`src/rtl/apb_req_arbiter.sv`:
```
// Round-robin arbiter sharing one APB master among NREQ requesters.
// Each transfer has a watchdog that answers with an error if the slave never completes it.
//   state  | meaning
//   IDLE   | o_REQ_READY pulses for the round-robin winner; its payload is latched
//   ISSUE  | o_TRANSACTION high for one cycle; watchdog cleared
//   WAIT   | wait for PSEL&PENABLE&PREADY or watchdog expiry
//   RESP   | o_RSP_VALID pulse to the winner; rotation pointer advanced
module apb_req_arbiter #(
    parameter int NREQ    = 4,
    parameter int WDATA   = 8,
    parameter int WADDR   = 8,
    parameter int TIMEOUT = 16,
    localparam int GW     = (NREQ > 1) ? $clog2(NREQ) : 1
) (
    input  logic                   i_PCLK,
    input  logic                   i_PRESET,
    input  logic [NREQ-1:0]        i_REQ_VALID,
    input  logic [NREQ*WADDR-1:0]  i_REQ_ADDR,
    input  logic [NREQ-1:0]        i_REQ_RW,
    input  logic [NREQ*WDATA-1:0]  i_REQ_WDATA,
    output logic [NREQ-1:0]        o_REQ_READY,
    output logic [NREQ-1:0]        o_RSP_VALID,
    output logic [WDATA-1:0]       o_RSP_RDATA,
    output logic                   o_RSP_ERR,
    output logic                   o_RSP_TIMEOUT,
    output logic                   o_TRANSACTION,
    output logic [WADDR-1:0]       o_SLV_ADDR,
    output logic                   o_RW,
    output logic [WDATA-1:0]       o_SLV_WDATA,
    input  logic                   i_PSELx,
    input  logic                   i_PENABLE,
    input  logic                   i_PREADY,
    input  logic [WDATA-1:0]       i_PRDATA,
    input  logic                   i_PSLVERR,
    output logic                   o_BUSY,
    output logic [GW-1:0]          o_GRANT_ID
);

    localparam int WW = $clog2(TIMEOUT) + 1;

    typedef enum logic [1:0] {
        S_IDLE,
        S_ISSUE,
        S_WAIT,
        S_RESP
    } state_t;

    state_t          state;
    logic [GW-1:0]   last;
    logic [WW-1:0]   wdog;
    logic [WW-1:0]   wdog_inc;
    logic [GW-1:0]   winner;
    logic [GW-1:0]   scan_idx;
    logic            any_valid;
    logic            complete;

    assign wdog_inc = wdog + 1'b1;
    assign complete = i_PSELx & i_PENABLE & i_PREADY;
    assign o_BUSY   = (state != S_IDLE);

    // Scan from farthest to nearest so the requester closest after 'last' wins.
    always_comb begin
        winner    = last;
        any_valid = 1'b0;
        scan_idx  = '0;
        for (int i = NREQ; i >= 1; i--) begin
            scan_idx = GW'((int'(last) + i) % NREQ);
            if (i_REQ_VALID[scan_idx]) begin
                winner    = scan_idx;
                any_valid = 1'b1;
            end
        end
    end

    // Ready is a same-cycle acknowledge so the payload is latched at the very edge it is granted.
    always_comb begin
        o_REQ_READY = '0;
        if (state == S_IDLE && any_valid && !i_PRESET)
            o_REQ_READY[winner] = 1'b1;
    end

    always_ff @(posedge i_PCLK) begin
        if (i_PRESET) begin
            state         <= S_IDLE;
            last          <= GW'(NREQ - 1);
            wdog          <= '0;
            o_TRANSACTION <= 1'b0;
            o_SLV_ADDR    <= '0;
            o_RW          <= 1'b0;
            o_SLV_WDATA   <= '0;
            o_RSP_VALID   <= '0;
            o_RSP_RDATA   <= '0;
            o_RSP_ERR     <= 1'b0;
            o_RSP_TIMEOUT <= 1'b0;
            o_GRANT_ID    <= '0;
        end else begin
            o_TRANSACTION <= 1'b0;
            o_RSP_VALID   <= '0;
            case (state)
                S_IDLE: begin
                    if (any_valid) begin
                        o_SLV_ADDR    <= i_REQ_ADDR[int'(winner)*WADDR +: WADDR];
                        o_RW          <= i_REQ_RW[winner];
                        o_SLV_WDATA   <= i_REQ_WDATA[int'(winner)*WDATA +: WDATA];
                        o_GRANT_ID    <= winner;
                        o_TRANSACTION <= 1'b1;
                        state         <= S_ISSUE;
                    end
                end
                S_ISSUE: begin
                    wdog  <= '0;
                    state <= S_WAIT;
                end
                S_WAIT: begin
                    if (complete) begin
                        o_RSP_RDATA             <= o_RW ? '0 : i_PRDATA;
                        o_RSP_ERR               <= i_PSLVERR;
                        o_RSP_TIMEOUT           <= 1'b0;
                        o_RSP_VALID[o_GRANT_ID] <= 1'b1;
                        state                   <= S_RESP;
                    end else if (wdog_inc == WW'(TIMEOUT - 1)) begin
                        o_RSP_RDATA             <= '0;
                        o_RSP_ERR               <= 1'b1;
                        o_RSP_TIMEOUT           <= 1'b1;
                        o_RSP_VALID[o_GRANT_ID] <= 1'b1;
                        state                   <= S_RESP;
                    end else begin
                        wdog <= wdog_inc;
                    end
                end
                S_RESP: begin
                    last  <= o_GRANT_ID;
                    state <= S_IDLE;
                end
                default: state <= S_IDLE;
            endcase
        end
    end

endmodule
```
□ □ □ □ □
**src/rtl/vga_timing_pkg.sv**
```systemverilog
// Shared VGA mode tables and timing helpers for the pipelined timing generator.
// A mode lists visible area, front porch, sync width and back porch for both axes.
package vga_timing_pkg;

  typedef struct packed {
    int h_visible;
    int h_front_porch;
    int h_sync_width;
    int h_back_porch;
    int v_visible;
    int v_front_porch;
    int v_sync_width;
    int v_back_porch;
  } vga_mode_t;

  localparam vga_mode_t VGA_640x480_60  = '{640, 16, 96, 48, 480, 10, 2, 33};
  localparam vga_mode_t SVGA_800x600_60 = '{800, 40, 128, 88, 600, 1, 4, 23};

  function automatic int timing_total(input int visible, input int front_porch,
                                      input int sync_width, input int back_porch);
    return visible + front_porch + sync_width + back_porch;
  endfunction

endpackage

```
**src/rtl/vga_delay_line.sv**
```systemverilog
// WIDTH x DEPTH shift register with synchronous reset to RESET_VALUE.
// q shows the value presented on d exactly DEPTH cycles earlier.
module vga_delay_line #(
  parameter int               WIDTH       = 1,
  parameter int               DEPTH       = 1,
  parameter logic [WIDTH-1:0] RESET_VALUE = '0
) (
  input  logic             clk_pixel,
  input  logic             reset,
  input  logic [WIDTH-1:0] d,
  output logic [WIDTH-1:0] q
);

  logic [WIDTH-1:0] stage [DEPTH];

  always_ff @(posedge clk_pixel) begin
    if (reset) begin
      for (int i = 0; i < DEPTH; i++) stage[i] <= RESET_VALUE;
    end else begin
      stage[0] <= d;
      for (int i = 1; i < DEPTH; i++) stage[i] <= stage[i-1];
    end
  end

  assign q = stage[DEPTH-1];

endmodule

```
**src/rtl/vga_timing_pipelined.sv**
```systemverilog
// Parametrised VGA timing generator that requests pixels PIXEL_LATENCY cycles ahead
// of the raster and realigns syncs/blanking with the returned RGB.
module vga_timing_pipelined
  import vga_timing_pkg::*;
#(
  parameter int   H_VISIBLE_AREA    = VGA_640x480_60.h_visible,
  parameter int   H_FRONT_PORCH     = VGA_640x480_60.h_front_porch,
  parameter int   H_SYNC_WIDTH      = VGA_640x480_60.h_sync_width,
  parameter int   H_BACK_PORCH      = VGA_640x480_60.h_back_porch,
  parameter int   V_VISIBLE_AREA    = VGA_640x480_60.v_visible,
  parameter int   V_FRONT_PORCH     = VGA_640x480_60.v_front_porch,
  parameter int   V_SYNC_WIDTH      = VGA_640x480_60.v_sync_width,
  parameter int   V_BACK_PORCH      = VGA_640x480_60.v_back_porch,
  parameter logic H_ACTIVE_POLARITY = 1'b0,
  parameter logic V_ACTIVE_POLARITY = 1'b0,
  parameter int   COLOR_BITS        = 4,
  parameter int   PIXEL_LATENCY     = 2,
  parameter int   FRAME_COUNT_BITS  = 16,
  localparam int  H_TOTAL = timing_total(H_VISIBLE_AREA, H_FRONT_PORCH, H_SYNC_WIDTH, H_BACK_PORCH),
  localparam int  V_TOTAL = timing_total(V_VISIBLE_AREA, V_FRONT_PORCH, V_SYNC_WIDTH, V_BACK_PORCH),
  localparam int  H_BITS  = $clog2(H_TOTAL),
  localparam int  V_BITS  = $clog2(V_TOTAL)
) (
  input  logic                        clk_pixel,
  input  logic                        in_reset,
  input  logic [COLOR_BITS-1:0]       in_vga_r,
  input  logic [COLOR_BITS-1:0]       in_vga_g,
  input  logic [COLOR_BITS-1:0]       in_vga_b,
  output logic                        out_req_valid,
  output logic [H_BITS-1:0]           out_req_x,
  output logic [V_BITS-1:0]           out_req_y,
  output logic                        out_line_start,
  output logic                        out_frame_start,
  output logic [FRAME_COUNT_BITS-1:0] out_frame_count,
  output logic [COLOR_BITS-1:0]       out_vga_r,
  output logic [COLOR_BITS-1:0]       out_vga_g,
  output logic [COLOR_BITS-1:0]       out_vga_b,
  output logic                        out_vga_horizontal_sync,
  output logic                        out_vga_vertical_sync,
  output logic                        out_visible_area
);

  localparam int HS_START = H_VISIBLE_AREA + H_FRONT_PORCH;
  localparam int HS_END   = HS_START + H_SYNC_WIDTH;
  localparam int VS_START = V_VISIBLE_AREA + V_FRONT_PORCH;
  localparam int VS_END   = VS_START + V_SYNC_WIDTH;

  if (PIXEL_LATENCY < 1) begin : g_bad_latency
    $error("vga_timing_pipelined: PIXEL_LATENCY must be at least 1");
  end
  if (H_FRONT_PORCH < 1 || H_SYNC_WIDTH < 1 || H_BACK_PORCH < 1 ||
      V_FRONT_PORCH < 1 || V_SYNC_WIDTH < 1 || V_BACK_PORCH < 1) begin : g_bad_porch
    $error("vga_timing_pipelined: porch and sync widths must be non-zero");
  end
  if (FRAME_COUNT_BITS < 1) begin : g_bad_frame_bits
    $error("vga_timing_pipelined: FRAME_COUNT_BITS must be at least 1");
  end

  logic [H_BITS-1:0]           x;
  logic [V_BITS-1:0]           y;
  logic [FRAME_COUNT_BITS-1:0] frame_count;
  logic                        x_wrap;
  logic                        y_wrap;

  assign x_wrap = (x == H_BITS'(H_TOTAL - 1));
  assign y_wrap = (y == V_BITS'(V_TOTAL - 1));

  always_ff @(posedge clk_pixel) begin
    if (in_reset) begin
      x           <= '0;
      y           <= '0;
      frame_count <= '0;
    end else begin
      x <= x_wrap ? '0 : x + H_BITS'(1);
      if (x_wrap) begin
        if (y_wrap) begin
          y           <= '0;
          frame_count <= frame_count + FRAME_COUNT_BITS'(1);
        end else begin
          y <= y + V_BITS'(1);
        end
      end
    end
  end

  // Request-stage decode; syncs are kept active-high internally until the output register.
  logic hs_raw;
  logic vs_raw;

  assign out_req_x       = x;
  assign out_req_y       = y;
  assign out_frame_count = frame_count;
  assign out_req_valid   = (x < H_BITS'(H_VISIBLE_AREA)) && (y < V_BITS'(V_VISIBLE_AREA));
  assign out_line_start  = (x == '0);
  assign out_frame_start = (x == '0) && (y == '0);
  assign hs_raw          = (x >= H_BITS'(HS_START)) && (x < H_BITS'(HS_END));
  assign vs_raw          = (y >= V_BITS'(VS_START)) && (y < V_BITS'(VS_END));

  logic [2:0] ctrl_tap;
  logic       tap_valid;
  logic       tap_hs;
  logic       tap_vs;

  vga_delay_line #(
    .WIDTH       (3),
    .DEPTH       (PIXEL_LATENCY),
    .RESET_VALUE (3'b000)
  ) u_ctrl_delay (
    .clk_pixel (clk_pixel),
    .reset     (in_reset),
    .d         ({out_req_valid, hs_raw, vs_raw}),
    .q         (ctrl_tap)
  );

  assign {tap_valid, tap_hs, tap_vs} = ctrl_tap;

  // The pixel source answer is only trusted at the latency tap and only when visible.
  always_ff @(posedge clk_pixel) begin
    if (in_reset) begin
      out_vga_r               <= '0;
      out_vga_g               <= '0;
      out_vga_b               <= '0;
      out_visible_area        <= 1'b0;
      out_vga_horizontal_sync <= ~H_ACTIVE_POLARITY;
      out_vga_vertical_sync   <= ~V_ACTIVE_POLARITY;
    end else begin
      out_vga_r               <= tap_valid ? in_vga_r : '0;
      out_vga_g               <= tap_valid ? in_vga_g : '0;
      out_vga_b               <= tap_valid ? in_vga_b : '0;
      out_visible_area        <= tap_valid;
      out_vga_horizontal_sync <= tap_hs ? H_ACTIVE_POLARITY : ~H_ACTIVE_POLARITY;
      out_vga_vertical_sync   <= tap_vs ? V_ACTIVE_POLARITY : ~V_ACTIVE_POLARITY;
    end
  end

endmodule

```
□ □ □ □ □
__What this task involves__: Scan the records above for the word "error" and return every line where it occurs.

__Exercise result__:
// Each transfer has a watchdog that answers with an error if the slave never completes it.
    $error("vga_timing_pipelined: PIXEL_LATENCY must be at least 1");
    $error("vga_timing_pipelined: porch and sync widths must be non-zero");
    $error("vga_timing_pipelined: FRAME_COUNT_BITS must be at least 1");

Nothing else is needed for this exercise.